What these films also contain – silently lurking in the background – are the first signs of consumer desire that was quickly becoming a concrete outcome of Nikita Khrushchev’s liberal-minded economic and cultural reforms. Things, devices and new apartments served as a manifestation of this drive towards modernization. They also emphasized Armenia’s efforts in becoming an industrially-progressive, emancipated nation with a cultured population. As a result, objects had acquired renewed significance as tokens of exchange and markers of identity. We see this in films like “Her Imagination,” “Song of First Love” and “Four in One,” which breathlessly showcased new gadgets like cars, TV sets and portable record players, while surreptitiously acting as veiled advertisements for the output of the local light industries.
Of all such everyday objects, clocks and watches were a ubiquitous, if not exactly prominent part of these films – much as they were in the actual households. Soviet society had a pedantic obsession with punctuality and productive use of time. Hence, the production of various time-keeping devices in the USSR had become a major industrial branch even before Khruschev’s reforms. In Armenia, watches and clocks were considered an item of luxury and the old mechanical wall-piece in the living room would survive for generations as part of the furniture. In fact, up until the 1960s, most Armenian households still relied on the rooster or their infallible grandmothers to get them up in the mornings and set the course for the day.

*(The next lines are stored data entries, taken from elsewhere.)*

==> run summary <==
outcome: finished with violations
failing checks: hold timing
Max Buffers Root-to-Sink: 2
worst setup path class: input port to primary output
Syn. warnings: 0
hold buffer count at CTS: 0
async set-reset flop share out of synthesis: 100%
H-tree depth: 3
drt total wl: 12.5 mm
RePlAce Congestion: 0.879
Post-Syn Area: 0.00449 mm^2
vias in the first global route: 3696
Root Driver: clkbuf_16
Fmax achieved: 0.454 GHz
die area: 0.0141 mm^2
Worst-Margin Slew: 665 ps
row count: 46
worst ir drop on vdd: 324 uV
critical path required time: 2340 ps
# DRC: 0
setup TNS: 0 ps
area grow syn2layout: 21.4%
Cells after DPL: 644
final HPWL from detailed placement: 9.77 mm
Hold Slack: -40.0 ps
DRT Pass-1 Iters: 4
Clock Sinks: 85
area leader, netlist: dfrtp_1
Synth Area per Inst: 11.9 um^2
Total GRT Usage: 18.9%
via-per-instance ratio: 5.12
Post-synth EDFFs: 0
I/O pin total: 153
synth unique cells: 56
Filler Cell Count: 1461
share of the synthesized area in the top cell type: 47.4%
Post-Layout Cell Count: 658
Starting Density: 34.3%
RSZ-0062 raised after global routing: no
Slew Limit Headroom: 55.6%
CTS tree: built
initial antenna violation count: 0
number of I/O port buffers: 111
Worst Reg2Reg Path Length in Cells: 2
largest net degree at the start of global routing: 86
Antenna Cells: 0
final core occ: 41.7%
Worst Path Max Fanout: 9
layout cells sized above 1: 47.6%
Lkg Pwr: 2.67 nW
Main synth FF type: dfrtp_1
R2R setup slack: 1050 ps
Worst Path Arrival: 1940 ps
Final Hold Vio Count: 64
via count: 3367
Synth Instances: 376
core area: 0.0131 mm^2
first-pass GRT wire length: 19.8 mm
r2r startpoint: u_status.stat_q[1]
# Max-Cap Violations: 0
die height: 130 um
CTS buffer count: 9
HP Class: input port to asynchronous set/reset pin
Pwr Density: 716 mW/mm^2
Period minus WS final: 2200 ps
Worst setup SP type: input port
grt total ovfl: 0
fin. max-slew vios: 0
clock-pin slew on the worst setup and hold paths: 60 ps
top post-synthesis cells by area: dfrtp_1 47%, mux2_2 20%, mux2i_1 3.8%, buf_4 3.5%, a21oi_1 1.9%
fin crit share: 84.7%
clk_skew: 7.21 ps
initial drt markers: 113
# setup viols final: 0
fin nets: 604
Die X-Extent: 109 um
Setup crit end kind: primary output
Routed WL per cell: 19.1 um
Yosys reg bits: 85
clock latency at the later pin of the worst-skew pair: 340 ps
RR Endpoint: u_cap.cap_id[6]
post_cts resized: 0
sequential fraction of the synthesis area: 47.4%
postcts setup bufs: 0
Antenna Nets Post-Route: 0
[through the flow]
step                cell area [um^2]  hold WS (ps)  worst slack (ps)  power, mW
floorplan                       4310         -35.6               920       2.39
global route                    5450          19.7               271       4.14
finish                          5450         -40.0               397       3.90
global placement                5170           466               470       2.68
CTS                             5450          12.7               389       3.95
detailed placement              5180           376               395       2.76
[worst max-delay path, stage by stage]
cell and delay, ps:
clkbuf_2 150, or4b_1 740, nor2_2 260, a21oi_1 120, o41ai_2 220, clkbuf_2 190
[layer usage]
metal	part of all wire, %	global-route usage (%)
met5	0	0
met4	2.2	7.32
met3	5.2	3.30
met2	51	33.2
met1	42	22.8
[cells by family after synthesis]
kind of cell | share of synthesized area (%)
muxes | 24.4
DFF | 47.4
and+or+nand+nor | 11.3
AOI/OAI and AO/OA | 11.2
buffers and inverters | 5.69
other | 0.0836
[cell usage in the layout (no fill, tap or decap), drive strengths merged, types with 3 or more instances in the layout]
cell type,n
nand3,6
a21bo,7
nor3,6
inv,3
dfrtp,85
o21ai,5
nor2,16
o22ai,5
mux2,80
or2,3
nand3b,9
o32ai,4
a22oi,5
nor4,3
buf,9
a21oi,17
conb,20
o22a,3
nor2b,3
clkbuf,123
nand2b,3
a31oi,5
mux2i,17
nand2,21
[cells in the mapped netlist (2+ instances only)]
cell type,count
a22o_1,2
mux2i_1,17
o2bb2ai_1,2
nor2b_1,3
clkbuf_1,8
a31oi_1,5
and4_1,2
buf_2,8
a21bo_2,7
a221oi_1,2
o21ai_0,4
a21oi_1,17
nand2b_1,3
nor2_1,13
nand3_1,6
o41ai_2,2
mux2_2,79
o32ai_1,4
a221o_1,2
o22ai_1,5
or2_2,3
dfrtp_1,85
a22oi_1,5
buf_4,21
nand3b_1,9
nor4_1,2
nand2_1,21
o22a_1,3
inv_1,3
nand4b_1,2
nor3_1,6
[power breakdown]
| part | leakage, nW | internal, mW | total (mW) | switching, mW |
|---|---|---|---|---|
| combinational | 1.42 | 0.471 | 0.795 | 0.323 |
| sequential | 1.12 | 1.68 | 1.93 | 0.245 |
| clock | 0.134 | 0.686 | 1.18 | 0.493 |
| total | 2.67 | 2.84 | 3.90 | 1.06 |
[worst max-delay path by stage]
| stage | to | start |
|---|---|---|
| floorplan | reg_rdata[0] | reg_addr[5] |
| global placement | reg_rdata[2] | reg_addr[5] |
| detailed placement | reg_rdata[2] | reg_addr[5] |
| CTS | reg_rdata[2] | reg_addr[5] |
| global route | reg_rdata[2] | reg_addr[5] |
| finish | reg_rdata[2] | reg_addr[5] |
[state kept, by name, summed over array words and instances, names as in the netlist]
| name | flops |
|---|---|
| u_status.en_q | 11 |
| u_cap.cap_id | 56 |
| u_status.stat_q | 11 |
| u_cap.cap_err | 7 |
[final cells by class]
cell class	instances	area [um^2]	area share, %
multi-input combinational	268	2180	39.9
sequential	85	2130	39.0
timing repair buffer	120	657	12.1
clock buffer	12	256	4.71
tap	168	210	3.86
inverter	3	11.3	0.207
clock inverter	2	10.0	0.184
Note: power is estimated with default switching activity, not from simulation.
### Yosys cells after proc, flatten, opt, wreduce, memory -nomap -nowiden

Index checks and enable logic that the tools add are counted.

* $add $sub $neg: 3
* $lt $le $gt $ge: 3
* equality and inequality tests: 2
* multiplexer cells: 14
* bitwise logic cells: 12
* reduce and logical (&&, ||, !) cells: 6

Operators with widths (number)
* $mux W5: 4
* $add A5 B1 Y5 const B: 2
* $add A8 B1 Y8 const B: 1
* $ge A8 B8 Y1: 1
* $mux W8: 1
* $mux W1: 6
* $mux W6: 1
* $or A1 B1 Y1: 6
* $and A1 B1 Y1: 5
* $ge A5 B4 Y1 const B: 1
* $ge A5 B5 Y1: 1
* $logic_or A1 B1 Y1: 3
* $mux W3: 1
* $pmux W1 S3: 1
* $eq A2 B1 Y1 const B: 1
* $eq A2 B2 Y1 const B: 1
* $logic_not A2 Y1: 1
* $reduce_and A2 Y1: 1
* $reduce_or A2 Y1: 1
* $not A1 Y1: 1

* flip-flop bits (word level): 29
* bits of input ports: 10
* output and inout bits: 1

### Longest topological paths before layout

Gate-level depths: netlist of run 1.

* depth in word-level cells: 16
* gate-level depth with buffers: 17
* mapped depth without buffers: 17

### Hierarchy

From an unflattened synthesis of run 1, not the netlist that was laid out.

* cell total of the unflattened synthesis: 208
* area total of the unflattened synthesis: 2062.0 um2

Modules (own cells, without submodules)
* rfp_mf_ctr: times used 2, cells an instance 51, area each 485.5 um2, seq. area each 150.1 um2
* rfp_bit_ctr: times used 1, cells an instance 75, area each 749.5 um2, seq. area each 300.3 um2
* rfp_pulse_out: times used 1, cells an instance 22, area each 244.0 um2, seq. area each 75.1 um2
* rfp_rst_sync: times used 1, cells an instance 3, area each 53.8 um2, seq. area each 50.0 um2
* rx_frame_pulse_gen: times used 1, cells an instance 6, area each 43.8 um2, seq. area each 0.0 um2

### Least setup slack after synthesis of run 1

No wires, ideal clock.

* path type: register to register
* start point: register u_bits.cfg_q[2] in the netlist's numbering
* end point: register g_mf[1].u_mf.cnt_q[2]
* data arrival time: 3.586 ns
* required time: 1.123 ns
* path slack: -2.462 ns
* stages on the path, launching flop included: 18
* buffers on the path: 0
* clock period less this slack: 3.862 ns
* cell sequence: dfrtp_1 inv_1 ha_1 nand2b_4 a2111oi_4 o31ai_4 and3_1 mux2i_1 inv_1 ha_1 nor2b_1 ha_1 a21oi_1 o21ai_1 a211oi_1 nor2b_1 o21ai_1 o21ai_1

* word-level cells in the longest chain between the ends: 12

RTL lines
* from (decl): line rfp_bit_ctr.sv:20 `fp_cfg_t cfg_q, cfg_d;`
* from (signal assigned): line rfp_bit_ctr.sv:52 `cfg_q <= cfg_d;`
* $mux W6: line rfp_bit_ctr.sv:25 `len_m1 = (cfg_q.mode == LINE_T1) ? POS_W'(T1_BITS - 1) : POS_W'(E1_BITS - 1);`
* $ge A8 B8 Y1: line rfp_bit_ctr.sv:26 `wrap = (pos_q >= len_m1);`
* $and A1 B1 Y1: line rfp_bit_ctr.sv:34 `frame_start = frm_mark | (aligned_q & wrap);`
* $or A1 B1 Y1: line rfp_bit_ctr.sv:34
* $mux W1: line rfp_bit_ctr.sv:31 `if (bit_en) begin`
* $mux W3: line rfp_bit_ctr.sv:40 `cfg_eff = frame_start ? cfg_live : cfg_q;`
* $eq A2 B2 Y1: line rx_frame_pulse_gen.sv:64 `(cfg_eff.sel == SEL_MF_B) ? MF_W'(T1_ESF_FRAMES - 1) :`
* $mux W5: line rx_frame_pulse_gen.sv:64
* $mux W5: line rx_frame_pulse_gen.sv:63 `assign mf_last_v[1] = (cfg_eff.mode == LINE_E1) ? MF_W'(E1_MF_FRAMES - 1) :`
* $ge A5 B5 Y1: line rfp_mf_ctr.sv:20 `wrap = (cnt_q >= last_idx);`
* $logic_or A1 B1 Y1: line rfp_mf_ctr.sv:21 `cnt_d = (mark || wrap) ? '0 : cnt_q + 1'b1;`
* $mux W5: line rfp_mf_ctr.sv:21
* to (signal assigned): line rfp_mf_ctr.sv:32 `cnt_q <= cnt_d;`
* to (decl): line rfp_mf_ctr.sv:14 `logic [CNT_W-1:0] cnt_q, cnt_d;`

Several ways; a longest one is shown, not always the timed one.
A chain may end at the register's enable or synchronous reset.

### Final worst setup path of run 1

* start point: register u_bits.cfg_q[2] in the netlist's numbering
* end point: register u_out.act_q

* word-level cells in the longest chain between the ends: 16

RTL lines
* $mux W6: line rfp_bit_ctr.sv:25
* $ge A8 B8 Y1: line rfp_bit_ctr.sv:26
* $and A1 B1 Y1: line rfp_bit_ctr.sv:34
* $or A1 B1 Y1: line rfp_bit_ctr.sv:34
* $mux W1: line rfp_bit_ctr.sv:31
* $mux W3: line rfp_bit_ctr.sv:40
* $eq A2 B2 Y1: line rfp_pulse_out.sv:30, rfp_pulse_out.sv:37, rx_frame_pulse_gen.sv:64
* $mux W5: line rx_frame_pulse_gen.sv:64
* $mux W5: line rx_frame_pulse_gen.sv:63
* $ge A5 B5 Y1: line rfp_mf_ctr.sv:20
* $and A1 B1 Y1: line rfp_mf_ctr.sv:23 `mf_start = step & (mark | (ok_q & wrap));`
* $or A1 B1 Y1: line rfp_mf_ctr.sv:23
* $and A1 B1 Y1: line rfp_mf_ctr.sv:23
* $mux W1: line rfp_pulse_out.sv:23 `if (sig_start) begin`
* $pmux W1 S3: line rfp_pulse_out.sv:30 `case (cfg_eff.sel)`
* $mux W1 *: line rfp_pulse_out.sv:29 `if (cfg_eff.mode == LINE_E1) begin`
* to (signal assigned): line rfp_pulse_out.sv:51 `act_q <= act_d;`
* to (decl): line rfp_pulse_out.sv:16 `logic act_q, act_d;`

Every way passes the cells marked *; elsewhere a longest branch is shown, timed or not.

However, the Soviet socio-political system strove to maximally flatten cultural differences between its various members, and household appliances were an effective means of achieving homogeneity. To this end, factories specializing in new products were often established in regions that had no relevant local contexts for such manufacturing. As war raged in the early 1940s, some of the more far-off corners in the USSR were considered to be safer locations for the establishment of such new industrial units. Thus, in 1943, the Soviet Ministry of Economy decided that Yerevan should have its own clock factory. Only three such outfits existed in the USSR prior to this and, at the time, the Yerevan Clock Factory (YCF) was the only one outside of Russia to release such a product.
Initially beginning as an assembly unit for imported parts, YCF developed into a large plant that designed and produced its own line of mechanical table clocks and pocket watches. Constructed in the early 1950s, the factory’s massive building in the city’s Arabkir district housed thousands of workers who, by the mid 1970s, were putting out over four million clocks annually. Most of the stock was exported to other Soviet republics and to 60 countries worldwide, including the UK, France and Cuba. In fact, demand grew to such a degree that a new production plant – the Yerevan Factory of Fine Watches (YFFW) – was founded in 1961 to satisfy the increasing consumer appetite for more diversified luxury goods. In the mid-1970s, both factories were reorganized in order to optimize manufacturing and make their products more marketable. The YCF adopted the brand name Sevani, while the YFFW released its goods under the trademark Nairi. By this time, each plant had its own key focus, with Sevani specializing in alarm clocks and Nairi releasing high-end musical table-clocks and gold wristwatches.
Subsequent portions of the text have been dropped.